:: Work instruction ::
When the line containing "Clock period 9.82" is found in the data below, copy it and each line after it through the line containing "Clock period 3.97", exactly and with no others.

:: Input records ::
┌──
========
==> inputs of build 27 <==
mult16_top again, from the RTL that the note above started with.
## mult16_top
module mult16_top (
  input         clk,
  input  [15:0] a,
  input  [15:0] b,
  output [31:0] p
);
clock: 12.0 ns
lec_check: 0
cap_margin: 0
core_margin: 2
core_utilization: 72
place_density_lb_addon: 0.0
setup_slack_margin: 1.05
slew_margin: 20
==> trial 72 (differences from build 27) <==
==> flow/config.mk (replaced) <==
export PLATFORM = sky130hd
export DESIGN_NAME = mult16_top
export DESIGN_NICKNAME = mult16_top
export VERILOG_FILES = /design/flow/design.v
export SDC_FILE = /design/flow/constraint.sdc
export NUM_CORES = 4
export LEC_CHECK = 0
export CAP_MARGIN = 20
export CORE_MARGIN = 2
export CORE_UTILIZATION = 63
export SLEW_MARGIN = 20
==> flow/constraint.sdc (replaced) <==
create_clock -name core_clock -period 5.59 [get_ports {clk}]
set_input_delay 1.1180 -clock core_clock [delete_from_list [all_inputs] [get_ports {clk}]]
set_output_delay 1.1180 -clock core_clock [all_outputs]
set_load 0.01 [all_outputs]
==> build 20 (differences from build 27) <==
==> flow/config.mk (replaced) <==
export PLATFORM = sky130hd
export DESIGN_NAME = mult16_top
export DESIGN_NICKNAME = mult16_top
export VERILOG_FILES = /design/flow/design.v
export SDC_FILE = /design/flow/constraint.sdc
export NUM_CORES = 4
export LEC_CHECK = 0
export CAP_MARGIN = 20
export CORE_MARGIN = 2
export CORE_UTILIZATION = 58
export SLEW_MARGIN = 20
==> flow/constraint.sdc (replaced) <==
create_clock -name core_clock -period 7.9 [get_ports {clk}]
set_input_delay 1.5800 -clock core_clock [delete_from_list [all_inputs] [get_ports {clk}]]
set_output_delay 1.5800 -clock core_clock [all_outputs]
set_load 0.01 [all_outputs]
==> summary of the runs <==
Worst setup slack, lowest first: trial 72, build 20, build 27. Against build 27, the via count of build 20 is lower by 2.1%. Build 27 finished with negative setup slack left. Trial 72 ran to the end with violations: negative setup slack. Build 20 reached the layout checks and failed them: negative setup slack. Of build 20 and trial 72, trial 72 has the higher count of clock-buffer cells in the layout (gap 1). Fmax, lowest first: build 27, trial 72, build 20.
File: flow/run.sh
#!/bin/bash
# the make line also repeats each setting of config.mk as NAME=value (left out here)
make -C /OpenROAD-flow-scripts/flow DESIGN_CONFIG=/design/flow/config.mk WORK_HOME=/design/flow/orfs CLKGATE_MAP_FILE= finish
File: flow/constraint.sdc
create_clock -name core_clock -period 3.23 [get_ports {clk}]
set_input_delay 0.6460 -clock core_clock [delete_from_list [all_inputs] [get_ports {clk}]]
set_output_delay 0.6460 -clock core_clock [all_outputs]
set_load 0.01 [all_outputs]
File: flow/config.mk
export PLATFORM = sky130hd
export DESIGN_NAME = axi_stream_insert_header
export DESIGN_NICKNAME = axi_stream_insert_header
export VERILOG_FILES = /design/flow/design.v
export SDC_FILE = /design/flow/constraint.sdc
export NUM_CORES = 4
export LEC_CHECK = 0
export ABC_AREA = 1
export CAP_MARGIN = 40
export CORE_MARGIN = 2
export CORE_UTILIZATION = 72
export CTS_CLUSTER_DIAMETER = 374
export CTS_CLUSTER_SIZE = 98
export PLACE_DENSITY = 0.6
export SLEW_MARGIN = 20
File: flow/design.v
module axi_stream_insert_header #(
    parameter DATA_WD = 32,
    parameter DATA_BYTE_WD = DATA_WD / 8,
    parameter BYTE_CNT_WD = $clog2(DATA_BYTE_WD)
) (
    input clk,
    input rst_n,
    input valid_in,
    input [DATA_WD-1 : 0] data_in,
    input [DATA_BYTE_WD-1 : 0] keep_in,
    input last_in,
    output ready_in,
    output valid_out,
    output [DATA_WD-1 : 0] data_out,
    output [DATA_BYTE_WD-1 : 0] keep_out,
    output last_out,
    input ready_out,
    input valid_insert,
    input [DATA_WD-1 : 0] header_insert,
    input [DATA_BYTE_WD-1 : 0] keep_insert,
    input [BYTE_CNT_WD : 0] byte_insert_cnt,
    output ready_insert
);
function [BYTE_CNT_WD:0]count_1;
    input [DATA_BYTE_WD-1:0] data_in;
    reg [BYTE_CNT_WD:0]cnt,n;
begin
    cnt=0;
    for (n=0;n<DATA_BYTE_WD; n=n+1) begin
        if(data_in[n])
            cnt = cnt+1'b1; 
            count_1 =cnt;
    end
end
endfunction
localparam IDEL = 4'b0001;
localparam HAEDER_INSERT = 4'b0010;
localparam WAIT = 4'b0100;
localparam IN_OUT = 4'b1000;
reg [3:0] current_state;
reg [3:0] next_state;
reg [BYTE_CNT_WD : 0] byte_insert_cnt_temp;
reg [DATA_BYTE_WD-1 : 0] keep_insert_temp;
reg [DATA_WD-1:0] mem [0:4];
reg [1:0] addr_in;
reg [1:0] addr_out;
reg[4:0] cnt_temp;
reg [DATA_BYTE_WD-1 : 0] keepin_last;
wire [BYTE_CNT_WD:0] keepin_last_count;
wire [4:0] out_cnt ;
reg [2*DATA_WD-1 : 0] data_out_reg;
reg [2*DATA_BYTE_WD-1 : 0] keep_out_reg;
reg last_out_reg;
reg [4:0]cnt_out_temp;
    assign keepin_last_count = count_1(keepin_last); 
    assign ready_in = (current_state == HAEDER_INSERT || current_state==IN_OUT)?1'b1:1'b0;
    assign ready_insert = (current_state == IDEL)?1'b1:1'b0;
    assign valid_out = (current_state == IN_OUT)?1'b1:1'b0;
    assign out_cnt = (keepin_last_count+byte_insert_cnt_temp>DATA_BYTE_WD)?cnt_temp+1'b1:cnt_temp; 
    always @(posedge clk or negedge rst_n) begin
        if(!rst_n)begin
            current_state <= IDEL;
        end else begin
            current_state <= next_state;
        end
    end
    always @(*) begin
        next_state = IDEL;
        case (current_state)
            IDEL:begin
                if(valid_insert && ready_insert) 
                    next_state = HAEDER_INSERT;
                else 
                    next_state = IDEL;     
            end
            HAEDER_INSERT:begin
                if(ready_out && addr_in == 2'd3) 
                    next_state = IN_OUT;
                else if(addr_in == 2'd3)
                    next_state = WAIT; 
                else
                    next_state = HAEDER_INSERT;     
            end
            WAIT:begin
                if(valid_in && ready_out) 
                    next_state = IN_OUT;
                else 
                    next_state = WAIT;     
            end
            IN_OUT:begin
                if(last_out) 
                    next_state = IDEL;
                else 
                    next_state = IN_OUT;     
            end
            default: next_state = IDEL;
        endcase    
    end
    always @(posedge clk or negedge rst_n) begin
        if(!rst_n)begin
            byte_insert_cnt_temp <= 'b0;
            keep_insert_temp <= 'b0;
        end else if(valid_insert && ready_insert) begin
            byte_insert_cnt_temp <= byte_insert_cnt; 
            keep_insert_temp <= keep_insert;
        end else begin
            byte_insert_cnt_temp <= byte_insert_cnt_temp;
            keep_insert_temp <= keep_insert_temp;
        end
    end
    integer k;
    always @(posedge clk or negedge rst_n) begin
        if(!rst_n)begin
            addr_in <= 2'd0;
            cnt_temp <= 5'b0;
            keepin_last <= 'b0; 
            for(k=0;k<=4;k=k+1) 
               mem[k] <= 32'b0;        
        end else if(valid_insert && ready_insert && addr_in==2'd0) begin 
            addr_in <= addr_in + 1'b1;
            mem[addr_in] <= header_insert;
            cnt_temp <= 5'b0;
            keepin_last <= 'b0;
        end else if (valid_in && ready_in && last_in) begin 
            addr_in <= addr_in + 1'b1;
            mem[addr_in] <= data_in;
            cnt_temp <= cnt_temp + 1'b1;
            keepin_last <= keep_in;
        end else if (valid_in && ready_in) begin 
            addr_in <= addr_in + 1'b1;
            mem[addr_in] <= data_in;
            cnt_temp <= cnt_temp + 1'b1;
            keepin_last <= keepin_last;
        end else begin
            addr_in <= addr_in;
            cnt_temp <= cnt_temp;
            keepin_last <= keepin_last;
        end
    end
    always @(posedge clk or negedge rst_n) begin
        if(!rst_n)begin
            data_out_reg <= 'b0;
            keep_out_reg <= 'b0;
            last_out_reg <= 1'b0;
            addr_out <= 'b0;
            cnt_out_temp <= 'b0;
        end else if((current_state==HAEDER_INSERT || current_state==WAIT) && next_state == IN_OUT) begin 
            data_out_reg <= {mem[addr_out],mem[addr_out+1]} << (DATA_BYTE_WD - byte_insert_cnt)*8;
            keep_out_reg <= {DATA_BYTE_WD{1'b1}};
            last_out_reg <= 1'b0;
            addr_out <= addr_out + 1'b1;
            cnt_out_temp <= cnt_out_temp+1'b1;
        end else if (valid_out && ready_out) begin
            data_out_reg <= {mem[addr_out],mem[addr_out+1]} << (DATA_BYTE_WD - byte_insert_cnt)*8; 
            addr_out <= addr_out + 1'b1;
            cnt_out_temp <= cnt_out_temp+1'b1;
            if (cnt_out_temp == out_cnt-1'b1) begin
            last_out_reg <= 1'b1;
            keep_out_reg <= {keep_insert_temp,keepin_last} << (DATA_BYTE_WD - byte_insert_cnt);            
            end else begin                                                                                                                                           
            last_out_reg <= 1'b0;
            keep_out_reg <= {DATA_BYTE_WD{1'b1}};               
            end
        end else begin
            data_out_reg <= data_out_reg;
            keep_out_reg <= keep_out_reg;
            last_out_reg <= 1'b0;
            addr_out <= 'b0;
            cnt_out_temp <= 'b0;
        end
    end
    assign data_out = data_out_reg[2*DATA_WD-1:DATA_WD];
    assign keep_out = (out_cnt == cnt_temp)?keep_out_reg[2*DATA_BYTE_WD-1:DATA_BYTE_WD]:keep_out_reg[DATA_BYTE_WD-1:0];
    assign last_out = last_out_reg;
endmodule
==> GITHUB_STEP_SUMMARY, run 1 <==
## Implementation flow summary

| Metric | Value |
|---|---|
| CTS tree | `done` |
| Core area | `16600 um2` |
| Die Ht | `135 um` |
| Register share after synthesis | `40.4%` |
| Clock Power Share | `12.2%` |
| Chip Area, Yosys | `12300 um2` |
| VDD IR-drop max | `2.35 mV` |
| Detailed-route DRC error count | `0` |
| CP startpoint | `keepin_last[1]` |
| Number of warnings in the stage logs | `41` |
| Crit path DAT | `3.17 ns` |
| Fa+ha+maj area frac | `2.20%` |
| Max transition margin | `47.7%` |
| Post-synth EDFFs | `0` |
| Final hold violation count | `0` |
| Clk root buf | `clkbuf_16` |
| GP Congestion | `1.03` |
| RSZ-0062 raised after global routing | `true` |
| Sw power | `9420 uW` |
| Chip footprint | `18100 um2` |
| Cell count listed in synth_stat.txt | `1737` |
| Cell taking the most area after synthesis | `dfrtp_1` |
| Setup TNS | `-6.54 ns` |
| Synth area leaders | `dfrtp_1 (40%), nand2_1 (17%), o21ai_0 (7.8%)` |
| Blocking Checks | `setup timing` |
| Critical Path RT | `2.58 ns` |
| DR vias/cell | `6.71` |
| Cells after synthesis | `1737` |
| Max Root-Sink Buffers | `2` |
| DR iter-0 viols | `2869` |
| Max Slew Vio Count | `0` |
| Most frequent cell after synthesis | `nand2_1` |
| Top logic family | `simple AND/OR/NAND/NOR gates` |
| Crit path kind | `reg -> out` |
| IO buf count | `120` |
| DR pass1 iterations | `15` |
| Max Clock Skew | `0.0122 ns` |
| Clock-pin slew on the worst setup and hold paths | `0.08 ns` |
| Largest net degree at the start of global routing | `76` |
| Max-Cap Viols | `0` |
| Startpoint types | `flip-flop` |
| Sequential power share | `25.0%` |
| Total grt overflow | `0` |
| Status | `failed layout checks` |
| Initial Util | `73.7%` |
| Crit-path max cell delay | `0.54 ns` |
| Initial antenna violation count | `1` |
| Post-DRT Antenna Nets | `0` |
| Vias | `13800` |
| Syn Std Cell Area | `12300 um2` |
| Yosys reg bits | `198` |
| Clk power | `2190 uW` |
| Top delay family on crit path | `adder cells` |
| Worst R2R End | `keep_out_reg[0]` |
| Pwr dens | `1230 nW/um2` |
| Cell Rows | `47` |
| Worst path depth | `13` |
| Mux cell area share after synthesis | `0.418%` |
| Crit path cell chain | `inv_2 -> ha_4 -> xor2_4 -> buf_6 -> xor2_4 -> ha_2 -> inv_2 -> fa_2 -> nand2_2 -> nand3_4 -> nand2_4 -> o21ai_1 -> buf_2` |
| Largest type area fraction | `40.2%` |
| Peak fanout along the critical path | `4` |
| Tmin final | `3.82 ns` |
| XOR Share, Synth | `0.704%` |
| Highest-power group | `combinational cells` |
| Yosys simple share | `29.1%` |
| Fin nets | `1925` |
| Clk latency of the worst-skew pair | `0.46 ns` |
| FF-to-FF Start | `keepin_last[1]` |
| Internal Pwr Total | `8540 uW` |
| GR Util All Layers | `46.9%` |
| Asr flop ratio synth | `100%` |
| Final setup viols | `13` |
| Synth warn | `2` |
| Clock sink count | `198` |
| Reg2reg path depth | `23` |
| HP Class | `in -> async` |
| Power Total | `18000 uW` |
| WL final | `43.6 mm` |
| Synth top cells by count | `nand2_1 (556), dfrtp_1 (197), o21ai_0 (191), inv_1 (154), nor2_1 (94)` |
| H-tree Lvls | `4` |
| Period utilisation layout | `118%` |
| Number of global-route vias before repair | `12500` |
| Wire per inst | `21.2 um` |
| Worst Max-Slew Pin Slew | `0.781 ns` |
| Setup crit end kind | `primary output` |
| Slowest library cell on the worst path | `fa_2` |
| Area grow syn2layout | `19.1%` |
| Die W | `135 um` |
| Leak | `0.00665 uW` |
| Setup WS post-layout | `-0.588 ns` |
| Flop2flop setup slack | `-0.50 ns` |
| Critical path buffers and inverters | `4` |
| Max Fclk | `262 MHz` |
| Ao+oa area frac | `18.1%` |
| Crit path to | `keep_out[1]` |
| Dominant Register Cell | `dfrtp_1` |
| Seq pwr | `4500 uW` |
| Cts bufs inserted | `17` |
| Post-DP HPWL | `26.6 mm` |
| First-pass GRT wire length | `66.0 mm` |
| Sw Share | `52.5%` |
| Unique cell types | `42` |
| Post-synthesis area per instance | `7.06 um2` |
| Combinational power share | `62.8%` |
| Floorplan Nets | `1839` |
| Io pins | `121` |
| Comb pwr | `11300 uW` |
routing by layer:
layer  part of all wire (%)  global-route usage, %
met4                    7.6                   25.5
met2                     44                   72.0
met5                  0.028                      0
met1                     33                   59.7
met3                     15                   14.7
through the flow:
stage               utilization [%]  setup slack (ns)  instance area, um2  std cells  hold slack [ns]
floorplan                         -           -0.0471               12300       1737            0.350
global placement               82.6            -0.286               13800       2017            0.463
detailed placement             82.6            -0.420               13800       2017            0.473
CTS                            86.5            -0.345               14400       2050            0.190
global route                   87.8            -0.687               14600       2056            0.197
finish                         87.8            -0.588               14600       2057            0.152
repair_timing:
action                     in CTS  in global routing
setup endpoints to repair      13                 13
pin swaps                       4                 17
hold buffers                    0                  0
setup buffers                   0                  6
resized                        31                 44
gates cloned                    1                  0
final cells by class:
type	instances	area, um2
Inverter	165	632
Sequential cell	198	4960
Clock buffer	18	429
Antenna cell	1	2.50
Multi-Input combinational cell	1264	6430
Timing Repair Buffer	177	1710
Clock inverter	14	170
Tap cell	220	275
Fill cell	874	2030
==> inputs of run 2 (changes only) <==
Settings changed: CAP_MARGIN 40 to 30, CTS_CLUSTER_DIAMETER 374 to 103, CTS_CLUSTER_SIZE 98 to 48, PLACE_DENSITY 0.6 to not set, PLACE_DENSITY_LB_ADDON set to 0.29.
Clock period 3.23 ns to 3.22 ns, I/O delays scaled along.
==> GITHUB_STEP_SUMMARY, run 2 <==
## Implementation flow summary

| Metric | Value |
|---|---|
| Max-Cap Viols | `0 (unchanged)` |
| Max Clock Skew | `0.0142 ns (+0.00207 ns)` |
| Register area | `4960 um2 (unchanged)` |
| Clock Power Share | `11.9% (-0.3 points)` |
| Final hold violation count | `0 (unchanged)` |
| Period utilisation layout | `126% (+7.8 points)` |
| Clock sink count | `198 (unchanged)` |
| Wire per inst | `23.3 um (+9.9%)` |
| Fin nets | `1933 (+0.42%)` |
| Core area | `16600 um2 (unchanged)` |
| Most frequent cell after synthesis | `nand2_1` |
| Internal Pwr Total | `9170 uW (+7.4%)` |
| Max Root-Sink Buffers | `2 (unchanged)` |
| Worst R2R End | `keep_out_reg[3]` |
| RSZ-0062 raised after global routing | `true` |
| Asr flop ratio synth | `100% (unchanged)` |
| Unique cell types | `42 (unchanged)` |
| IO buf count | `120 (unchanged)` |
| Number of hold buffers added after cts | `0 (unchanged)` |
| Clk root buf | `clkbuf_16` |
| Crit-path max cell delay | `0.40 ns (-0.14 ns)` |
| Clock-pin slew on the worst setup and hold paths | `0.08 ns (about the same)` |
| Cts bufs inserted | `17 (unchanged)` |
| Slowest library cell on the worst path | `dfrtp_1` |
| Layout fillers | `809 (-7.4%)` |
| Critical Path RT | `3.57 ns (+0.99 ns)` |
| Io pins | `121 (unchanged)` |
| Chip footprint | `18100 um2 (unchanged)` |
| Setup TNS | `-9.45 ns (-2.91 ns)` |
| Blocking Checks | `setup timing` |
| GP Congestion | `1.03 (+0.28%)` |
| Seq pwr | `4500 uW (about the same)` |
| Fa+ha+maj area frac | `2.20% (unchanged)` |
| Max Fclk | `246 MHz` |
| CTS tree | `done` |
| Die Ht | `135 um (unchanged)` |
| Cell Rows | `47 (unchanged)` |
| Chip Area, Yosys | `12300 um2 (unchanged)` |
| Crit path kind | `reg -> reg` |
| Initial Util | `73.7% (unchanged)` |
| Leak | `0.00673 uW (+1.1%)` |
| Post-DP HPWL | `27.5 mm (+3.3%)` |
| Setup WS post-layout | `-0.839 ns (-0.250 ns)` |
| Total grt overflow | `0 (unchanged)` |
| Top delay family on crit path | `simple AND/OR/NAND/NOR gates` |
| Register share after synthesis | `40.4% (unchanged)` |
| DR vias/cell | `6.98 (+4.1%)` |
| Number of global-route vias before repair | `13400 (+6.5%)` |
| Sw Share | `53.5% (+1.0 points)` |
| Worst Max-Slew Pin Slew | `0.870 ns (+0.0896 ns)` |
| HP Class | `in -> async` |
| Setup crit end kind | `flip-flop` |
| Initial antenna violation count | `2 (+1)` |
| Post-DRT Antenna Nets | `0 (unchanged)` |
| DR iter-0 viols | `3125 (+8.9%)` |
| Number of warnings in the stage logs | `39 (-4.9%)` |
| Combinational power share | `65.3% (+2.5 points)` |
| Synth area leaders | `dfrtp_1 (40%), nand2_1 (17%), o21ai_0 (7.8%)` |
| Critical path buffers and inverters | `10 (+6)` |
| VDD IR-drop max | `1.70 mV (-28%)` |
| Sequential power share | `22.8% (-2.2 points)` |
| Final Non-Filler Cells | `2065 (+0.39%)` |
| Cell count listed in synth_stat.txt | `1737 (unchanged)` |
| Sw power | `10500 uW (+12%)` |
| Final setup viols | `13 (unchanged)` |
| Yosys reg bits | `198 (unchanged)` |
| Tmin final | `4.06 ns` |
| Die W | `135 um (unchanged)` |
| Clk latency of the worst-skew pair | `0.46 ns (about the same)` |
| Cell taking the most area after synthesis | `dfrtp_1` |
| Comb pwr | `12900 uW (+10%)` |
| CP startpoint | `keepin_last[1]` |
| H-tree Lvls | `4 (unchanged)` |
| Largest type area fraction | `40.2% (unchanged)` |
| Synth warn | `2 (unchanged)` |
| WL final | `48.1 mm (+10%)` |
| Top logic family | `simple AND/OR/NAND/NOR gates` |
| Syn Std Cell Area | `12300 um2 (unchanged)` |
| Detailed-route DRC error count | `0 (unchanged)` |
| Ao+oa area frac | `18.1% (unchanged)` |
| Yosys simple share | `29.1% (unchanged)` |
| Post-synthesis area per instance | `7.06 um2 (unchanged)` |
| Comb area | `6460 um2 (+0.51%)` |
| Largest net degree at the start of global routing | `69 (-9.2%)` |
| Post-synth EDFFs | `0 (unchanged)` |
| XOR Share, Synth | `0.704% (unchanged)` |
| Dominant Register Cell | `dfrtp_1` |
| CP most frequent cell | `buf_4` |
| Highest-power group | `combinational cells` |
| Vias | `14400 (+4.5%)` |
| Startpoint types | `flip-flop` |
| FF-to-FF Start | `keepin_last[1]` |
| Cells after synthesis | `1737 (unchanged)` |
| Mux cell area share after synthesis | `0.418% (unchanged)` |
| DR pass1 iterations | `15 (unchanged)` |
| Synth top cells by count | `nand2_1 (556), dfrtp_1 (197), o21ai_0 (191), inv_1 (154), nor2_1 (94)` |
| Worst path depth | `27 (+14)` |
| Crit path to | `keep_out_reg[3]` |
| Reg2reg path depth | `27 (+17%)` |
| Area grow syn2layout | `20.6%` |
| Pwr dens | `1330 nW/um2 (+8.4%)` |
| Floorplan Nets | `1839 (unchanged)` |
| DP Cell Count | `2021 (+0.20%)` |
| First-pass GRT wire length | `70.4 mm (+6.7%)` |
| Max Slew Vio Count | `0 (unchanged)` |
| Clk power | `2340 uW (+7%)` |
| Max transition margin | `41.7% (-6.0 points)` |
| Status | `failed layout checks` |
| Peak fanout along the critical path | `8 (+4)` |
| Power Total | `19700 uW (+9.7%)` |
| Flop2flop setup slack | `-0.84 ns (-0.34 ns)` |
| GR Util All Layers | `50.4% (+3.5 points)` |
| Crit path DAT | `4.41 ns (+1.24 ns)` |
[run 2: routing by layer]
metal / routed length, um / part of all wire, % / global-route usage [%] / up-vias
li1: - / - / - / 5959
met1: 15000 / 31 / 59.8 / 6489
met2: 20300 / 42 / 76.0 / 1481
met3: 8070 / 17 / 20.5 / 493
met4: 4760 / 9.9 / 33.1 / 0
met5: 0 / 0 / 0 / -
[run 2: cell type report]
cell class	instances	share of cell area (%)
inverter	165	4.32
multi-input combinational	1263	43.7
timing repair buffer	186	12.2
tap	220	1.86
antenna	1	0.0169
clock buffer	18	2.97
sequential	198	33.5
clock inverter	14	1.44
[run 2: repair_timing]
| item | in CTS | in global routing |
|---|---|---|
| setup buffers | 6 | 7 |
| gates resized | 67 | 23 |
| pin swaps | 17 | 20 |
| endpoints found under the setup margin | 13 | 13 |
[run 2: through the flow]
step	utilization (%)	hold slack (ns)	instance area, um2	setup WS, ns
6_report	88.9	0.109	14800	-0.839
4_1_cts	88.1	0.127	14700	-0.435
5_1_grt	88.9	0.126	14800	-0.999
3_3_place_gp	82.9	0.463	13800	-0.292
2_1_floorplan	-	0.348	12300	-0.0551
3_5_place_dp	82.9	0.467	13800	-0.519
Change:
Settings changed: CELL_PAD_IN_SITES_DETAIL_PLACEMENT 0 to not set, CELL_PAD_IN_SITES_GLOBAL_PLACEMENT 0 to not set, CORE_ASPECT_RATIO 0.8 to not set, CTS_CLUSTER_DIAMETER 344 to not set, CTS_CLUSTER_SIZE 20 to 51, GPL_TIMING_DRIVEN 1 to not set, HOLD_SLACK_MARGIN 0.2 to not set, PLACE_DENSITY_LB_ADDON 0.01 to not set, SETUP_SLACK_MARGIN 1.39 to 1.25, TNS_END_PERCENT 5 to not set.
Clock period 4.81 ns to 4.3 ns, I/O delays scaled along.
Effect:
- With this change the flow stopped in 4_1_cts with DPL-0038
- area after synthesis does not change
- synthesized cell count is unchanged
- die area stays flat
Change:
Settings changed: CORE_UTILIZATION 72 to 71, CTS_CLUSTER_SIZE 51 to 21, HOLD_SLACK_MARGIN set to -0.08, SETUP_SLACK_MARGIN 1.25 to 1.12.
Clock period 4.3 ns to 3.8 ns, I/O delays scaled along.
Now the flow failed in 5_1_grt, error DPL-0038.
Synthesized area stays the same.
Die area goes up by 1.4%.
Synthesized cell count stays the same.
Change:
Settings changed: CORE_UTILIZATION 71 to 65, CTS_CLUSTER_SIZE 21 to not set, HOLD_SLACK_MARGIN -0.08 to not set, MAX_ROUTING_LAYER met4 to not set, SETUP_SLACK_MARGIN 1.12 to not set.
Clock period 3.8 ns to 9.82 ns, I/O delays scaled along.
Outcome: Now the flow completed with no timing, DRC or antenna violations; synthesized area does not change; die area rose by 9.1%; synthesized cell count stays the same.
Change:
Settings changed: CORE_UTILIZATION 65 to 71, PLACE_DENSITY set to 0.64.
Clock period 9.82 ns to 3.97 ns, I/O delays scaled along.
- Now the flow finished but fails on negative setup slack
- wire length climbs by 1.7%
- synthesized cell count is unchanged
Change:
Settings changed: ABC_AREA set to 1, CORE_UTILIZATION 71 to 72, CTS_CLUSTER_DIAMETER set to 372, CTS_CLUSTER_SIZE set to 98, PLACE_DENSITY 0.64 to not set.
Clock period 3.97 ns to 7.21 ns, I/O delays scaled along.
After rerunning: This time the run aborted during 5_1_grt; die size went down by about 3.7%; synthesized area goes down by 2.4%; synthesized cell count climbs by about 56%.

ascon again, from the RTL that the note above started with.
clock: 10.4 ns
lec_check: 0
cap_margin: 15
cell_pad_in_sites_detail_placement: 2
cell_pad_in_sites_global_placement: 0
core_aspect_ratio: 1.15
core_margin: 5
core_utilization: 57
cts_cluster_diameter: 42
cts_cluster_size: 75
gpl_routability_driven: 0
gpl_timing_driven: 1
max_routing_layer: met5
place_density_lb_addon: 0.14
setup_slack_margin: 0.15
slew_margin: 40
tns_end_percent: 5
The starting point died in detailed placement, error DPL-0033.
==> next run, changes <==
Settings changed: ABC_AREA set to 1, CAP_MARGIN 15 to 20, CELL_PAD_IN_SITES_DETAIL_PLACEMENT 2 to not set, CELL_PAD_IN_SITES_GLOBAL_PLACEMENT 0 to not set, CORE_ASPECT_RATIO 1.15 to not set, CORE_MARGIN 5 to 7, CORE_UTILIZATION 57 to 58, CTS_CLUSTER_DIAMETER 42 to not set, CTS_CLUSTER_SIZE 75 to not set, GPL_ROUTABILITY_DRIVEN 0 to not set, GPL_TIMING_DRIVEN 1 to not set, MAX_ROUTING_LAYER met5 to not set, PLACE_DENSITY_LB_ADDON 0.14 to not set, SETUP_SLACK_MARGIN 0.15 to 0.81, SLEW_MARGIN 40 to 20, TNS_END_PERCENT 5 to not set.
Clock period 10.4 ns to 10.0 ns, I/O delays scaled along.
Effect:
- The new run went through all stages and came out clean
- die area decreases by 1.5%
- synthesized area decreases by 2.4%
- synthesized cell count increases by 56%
└──
:: Finished task ::
Clock period 9.82 ns to 3.97 ns, I/O delays scaled along.
- Now the flow finished but fails on negative setup slack
- wire length climbs by 1.7%
- synthesized cell count is unchanged
Change:
Settings changed: ABC_AREA set to 1, CORE_UTILIZATION 71 to 72, CTS_CLUSTER_DIAMETER set to 372, CTS_CLUSTER_SIZE set to 98, PLACE_DENSITY 0.64 to not set.
Clock period 3.97 ns to 7.21 ns, I/O delays scaled along.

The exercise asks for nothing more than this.